The Food and Drug Administration (FDA) has reaffirmed its decision to declare the end of the shortage for Eli Lilly’s (LLY) tirzepatide, the active ingredient in the blockbuster weight-loss drug Mounjaro and diabetes treatment Zepbound. This decision, following a lawsuit by compounding pharmacies, has significant implications for these businesses and telehealth platforms that relied on supplying tirzepatide during the shortage.
The FDA’s renewed stance reinforces its October declaration, initiating a 60-day countdown for compounding pharmacies to cease production of tirzepatide copies. This move underscores Lilly’s successful efforts to increase manufacturing capacity and meet the surging demand for these medications. Lilly emphasized its commitment to providing patients with safe and approved medications, urging an immediate halt to the distribution of unapproved tirzepatide alternatives.
Compounding pharmacies, which had legally filled the supply gap during the shortage by producing tirzepatide, now face significant business challenges. The FDA’s decision effectively reinstates full patent enforcements for Lilly’s products. This shift also impacts Novo Nordisk (NVO), whose GLP-1 drugs, Ozempic and Wegovy, are anticipated to be removed from the FDA shortage list following the company’s November notification of increased availability.
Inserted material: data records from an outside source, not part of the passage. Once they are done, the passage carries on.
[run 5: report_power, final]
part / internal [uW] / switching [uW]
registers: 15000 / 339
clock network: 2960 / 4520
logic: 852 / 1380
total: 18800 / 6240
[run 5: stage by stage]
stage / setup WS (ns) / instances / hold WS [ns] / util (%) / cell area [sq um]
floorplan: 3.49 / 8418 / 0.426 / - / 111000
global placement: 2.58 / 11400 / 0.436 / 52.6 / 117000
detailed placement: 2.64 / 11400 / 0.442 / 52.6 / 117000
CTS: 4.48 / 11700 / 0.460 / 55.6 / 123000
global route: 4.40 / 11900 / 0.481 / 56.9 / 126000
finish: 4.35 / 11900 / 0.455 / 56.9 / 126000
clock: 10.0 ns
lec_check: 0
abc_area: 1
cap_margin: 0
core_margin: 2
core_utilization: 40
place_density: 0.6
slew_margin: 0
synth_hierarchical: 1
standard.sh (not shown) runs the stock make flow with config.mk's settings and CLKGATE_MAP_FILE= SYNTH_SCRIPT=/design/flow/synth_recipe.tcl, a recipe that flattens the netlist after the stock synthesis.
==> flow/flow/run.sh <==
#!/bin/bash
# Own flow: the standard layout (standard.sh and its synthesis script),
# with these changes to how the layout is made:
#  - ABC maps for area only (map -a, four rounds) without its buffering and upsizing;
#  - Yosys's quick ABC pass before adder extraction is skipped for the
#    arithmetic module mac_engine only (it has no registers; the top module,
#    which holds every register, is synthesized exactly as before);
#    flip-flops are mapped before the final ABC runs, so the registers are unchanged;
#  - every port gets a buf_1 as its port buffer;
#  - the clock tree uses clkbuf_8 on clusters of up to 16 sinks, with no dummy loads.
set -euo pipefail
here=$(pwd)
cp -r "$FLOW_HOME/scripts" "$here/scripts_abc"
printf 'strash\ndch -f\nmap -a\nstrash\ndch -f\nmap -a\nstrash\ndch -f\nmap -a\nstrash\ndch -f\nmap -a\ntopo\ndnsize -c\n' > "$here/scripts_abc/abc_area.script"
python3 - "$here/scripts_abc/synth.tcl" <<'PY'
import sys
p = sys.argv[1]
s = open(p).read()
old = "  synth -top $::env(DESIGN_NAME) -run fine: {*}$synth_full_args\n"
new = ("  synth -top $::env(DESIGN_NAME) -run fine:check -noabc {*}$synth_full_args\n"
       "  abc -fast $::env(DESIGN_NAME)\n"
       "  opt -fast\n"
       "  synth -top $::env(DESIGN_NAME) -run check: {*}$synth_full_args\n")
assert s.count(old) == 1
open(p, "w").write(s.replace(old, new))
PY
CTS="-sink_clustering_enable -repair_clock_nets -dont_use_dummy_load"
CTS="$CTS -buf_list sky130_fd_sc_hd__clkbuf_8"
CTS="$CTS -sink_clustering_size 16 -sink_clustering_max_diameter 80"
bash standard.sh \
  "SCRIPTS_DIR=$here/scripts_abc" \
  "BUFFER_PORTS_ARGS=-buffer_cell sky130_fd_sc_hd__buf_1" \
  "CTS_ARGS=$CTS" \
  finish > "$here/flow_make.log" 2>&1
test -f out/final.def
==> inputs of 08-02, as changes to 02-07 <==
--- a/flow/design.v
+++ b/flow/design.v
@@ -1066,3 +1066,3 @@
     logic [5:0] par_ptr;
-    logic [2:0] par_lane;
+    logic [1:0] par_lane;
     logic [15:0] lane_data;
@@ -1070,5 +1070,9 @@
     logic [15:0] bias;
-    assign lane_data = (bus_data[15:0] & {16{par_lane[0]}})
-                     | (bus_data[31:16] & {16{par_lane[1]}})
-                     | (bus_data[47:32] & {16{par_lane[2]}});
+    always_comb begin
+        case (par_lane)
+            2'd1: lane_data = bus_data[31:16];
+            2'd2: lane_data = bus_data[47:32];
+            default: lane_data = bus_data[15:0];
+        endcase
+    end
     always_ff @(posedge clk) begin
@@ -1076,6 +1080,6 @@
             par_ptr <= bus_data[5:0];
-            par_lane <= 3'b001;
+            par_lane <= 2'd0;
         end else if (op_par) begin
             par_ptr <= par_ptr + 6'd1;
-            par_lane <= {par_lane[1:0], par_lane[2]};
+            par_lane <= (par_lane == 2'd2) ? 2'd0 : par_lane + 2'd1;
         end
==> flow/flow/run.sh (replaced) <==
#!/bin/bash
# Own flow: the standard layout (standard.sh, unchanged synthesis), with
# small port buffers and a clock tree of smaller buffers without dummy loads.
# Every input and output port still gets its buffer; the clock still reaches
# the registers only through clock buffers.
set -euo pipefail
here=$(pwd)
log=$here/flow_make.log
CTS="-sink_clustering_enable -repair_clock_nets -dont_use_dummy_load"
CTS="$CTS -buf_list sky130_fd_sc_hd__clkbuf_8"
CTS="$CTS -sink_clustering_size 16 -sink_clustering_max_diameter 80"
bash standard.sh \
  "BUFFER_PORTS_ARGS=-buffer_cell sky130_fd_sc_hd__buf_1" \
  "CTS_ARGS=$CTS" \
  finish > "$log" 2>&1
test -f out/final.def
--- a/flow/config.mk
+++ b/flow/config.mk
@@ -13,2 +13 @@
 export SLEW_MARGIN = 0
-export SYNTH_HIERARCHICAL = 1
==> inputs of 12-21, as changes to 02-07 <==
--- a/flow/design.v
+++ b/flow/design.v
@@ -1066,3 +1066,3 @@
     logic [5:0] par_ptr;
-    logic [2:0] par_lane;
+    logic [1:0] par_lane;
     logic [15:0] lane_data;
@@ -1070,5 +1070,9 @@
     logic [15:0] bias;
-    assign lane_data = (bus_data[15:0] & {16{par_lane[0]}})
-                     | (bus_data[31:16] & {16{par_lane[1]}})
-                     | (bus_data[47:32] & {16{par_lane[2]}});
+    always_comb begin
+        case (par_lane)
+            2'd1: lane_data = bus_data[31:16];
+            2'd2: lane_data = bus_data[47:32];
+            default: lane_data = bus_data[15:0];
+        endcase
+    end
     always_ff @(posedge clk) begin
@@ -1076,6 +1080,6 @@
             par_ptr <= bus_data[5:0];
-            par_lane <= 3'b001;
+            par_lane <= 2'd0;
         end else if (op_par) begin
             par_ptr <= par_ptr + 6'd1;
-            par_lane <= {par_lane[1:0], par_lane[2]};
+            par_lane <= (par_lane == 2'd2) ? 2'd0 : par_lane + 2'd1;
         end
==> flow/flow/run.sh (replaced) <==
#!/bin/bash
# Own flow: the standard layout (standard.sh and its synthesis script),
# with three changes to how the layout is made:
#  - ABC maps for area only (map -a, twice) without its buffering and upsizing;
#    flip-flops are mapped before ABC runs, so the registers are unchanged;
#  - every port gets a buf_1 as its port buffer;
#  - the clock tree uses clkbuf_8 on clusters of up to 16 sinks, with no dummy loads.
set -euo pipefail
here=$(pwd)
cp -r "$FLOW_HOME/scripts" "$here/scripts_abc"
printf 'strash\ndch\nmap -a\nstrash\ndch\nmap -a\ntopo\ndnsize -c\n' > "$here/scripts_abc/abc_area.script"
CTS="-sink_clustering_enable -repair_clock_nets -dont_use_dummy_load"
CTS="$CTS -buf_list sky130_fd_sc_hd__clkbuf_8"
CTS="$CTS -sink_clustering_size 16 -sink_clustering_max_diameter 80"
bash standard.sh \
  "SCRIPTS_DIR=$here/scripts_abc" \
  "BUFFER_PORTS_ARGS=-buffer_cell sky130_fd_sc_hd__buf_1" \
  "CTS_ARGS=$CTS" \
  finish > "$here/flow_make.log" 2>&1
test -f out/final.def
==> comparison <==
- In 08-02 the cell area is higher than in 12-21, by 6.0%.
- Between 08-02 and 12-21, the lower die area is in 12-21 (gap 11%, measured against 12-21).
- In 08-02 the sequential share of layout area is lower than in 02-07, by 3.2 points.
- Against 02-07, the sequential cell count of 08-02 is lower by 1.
Background: an optimization exercise with open tools, aiming at small area, a short achievable clock period and few clock cycles per item. Do not read the settings as production practice. At most, simulation tests tie the RTL to the original design; equivalence was not proved. The RTL of run 4 was laid out without a check of its function.

## flow/design.v (module list and top-level ports; edited modules follow where they fit)
// module hmm_viterbi_decoder: 247 lines
// module mul16hi: 1148 lines
// module vfa: 4 lines
module hmm_viterbi_decoder #(
  parameter int DATA_PREC       = 16,
  parameter int HIDDEN_STATES   = 4,
  parameter int OBSERVED_STATES = 4,
  parameter int OBSERVED_LEN    = 16,
  localparam int SW = (HIDDEN_STATES > 1) ? $clog2(HIDDEN_STATES) : 1,
  localparam int OW = (OBSERVED_STATES > 1) ? $clog2(OBSERVED_STATES) : 1
) (
  input  logic                 clk,
  input  logic                 rst,
  input  logic [HIDDEN_STATES*HIDDEN_STATES*DATA_PREC-1:0]   trans,
  input  logic [HIDDEN_STATES*OBSERVED_STATES*DATA_PREC-1:0] emm,
  input  logic [HIDDEN_STATES*DATA_PREC-1:0]                 stationary_distribution,
  input  logic                 in_valid,
  output logic                 in_ready,
  input  logic [OW-1:0]        in_obs,
  output logic                 out_valid,
  input  logic                 out_ready,
  output logic [SW-1:0]        out_state,
  output logic                 out_last,
  output logic [DATA_PREC-1:0] out_prob
);
  // ...
==> flow/flow/run.sh <==
#!/bin/bash
# Layout flow: the standard ORFS flow (standard.sh), with
#  - port buffers of the smallest plain buffer instead of the default delay buffer,
#  - repair_timing asked for extra setup slack so that the layout is sized for speed
#    (the clock and constraints are the design's; only the repair target changes).
set -euo pipefail
source flow/params.sh
bash standard.sh \
  "BUFFER_PORTS_ARGS=-buffer_cell sky130_fd_sc_hd__buf_1" \
  "SETUP_SLACK_MARGIN=${MARGIN}" \
  finish > flow_make.log 2>&1
==> flow/flow/params.sh <==
MARGIN=17.5
==> flow/standard.sh <==
#!/bin/bash
# synth_recipe.tcl (not shown) runs the flow's synth.tcl, then flattens the netlist and writes it again
# the make line also repeats each setting of config.mk as NAME=value (left out here)
make -C /OpenROAD-flow-scripts/flow DESIGN_CONFIG=/design/flow/config.mk WORK_HOME=/design/flow/orfs CLKGATE_MAP_FILE= SYNTH_SCRIPT=/design/flow/synth_recipe.tcl "${@:-finish}"
==> flow/config.mk <==
export PLATFORM = sky130hd
export DESIGN_NAME = hmm_viterbi_decoder
export DESIGN_NICKNAME = hmm_viterbi_decoder
export VERILOG_FILES = /design/flow/design.v
export SDC_FILE = /design/flow/constraint.sdc
export NUM_CORES = 4
export LEC_CHECK = 0
export ABC_CLOCK_PERIOD_IN_PS = 5500
export CAP_MARGIN = 20
export CORE_MARGIN = 2
export CORE_UTILIZATION = 40
export SLEW_MARGIN = 20
export SYNTH_HIERARCHICAL = 1
==> flow/constraint.sdc <==
create_clock -name core_clock -period 24.0 [get_ports {clk}]
set_input_delay 4.8000 -clock core_clock [delete_from_list [all_inputs] [get_ports {clk}]]
set_output_delay 4.8000 -clock core_clock [all_outputs]
set_load 0.01 [all_outputs]
Background: an optimization exercise with open tools, aiming at small area. Do not read the settings as production practice. Only simulation tests tie the RTL to the original design; equivalence was not proved. No activity file was given, so power comes from the tool's default toggle rates.

## design.v

```verilog
package morph_pkg;
  localparam int WIN = 3;
  localparam int GRP  = 4;
  localparam int GBIT = 5;
endpackage
module bin_line_buffer #(
  parameter int DEPTH = 159,
  parameter int WIDTH = 5
) (
  input  logic             clk_i,
  input  logic             shift_en_i,
  input  logic [WIDTH-1:0] word_i,
  output logic [WIDTH-1:0] word_o
);
  logic [DEPTH*WIDTH-1:0] sr_reg;
  always_ff @(posedge clk_i) begin
    if (shift_en_i) begin
      sr_reg <= {sr_reg[(DEPTH-1)*WIDTH-1:0], word_i};
    end
  end
  assign word_o = sr_reg[DEPTH*WIDTH-1 -: WIDTH];
endmodule
module binary_erode3x3 #(
  parameter int DATA_WIDTH = 8,
  parameter int IMG_WIDTH  = 640,
  parameter int IMG_HEIGHT = 480
) (
  input  logic                  clk_i,
  input  logic                  rst_i,
  input  logic                  pixel_datav_i,
  input  logic                  pixel_sof_i,
  input  logic [DATA_WIDTH-1:0] pixel_data_i,
  output logic                  erode_datav_o,
  output logic                  erode_sof_o,
  output logic [DATA_WIDTH-1:0] erode_data_o,
  output logic                  overrun_o
);
  localparam int GRP    = morph_pkg::GRP;
  localparam int GBIT   = morph_pkg::GBIT;
  localparam int CW     = $clog2(IMG_WIDTH);
  localparam int RW     = $clog2(IMG_HEIGHT + 2);
  localparam int NGRP   = IMG_WIDTH / GRP - 1;
  localparam logic [CW-1:0] LAST_COL = CW'(IMG_WIDTH - 1);
  localparam logic [RW-1:0] LAST_ROW = RW'(IMG_HEIGHT - 1);
  localparam logic [RW-1:0] FLUSH_ROW = RW'(IMG_HEIGHT);
  logic            active_reg;
  logic [CW-1:0]   col_reg;
  logic [RW-1:0]   row_reg;
  logic            datav_reg;
  logic            sof_reg;
  logic            data_reg;
  logic            overrun_reg;
  logic            flush;
  logic            beat;
  logic            restart;
  logic [CW-1:0]   col_b;
  logic [RW-1:0]   row_b;
  logic            p_in;
  logic            p1_reg, p2_reg;
  logic            h_cur;
  logic [5:1]      hs_reg;
  logic [4:1]      ws_reg;
  logic [4:1]      rb_reg;
  logic [3:1]      rw_reg;
  logic            e_old;
  logic            w_new;
  logic [GRP-1:0]  enc_b, enc_w;
  logic [GBIT-1:0] enc_c;
  logic [GBIT-1:0] dec_c;
  logic [GRP-1:0]  dec_b, dec_w;
  logic [1:0]      rd_sel;
  logic            grp_shift;
  assign flush   = active_reg && (row_reg >= FLUSH_ROW);
  assign restart = pixel_datav_i && pixel_sof_i && !flush;
  assign beat    = flush || (pixel_datav_i && (pixel_sof_i || active_reg));
  assign col_b   = restart ? '0 : col_reg;
  assign row_b   = restart ? '0 : row_reg;
  assign p_in  = |pixel_data_i;
  assign h_cur = p2_reg && p1_reg && p_in && (col_b >= CW'(2));
  assign e_old = rb_reg[4] && rb_reg[3] && rb_reg[2];
  assign w_new = e_old && h_cur && (row_b != '0);
  assign enc_b[0] = hs_reg[5] | hs_reg[4] | hs_reg[3];
  assign enc_b[1] = hs_reg[4] | hs_reg[3] | hs_reg[2];
  assign enc_b[2] = hs_reg[3] | hs_reg[2] | hs_reg[1];
  assign enc_b[3] = hs_reg[2] | hs_reg[1] | h_cur;
  assign enc_w    = {ws_reg[1], ws_reg[2], ws_reg[3], ws_reg[4]};
  assign grp_shift = beat && (col_b[1:0] == 2'd1);
  always_comb begin
    if (&enc_b) begin
      enc_c = {1'b1, enc_w[3], enc_w[2], enc_w[1], enc_w[0]};
    end else if (!enc_b[1] && !enc_b[2]) begin
      enc_c = {1'b1, enc_b[0] | enc_b[3], !enc_b[0], enc_b[0], !enc_b[0] | enc_b[3]};
    end else if (enc_b[0] && enc_b[1]) begin
      enc_c = {2'b00, enc_b[2], enc_w[1] | enc_b[3], enc_w[0]};
    end else begin
      enc_c = {2'b01, enc_b[1], enc_w[2] | enc_b[0], enc_w[3]};
    end
  end
  bin_line_buffer #(
    .DEPTH(NGRP),
    .WIDTH(GBIT)
  ) u_store (
    .clk_i     (clk_i),
    .shift_en_i(grp_shift),
    .word_i    (enc_c),
    .word_o    (dec_c)
  );
  always_comb begin
    dec_b = '0;
    dec_w = '0;
    if (dec_c[4]) begin
      if ((dec_c[0] && !dec_c[1] && dec_c[2]) || (dec_c[1] && !dec_c[2] && dec_c[3])) begin
        dec_b = {dec_c[3] & dec_c[0], 2'b00, dec_c[1]};
      end else begin
        dec_b = 4'b1111;
        dec_w = dec_c[3:0];
      end
    end else if (!dec_c[3]) begin
      dec_b = {dec_c[1] & !dec_c[2], dec_c[2], 2'b11};
      dec_w = {2'b00, dec_c[2] & dec_c[1], dec_c[0]};
    end else begin
      dec_b = {2'b11, dec_c[2], dec_c[1] & !dec_c[2]};
      dec_w = {dec_c[0], dec_c[2] & dec_c[1], 2'b00};
    end
  end
  assign rd_sel = col_b[1:0] + 2'd2;
  always_ff @(posedge clk_i) begin
    if (beat) begin
      p1_reg <= p_in;
      p2_reg <= p1_reg;
      hs_reg <= {hs_reg[4:1], h_cur};
      ws_reg <= {ws_reg[3:1], w_new};
      rb_reg <= {rb_reg[3:1], dec_b[rd_sel]};
      rw_reg <= {rw_reg[2:1], dec_w[rd_sel]};
    end
  end
  always_ff @(posedge clk_i) begin
    if (rst_i) begin
      active_reg  <= 1'b0;
      datav_reg   <= 1'b0;
      sof_reg     <= 1'b0;
      data_reg    <= 1'b0;
      overrun_reg <= 1'b0;
    end else begin
      datav_reg <= beat && ((row_b >= RW'(2)) || (row_b == RW'(1) && col_b != '0));
      sof_reg   <= beat && (row_b == RW'(1)) && (col_b == CW'(1));
      data_reg  <= beat && (row_b >= RW'(2)) && (row_b <= LAST_ROW) && h_cur && rw_reg[3];
      if (flush && pixel_datav_i) begin
        overrun_reg <= 1'b1;
      end
      if (restart) begin
        active_reg <= 1'b1;
      end else if (flush && row_reg[0]) begin
        active_reg <= 1'b0;
      end
    end
  end
  always_ff @(posedge clk_i) begin
    if (beat) begin
      if (col_b == LAST_COL) begin
        col_reg <= '0;
        row_reg <= row_b + 1'b1;
      end else begin
        col_reg <= col_b + 1'b1;
        row_reg <= row_b;
      end
    end
  end
  assign erode_datav_o = datav_reg;
  assign erode_sof_o   = sof_reg;
  assign erode_data_o  = {DATA_WIDTH{data_reg}};
  assign overrun_o     = overrun_reg;
endmodule
```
The repercussions extend to telehealth platforms like Allurion (ALUR) and Hims & Hers (HIMS), which had incorporated tirzepatide and semaglutide copycats into their weight-loss programs. Allurion’s stock plummeted over 13%, while Hims experienced a nearly 10% decline. While analysts at Piper Sandler suggest Hims may be unaffected in the short term, the FDA’s firm stance signals a stricter approach towards compounding pharmacies, potentially necessitating closer collaboration with pharmaceutical companies for future access to these medications.
Sesame, a telehealth platform, proactively addressed this potential disruption by partnering with Eli Lilly to provide patients with access to branded medications like Zepbound at more affordable prices. This strategic move highlights the evolving landscape and the need for adaptability in the telehealth sector.
The Outsourcing Facilities Association, representing compounding pharmacies, expressed dissent with the FDA’s decision, arguing that patients still face difficulties accessing branded tirzepatide products. They cited ongoing reports of out-of-stock or limited availability from pharmacy distributors. Hims & Hers supported this claim by submitting a survey indicating continued shortages experienced by their members.
The FDA’s decision marks a critical juncture in the pharmaceutical and telehealth landscape, underscoring the importance of balancing patient access to essential medications with the protection of intellectual property rights. The long-term effects of this ruling on the availability and affordability of GLP-1 drugs remain to be seen.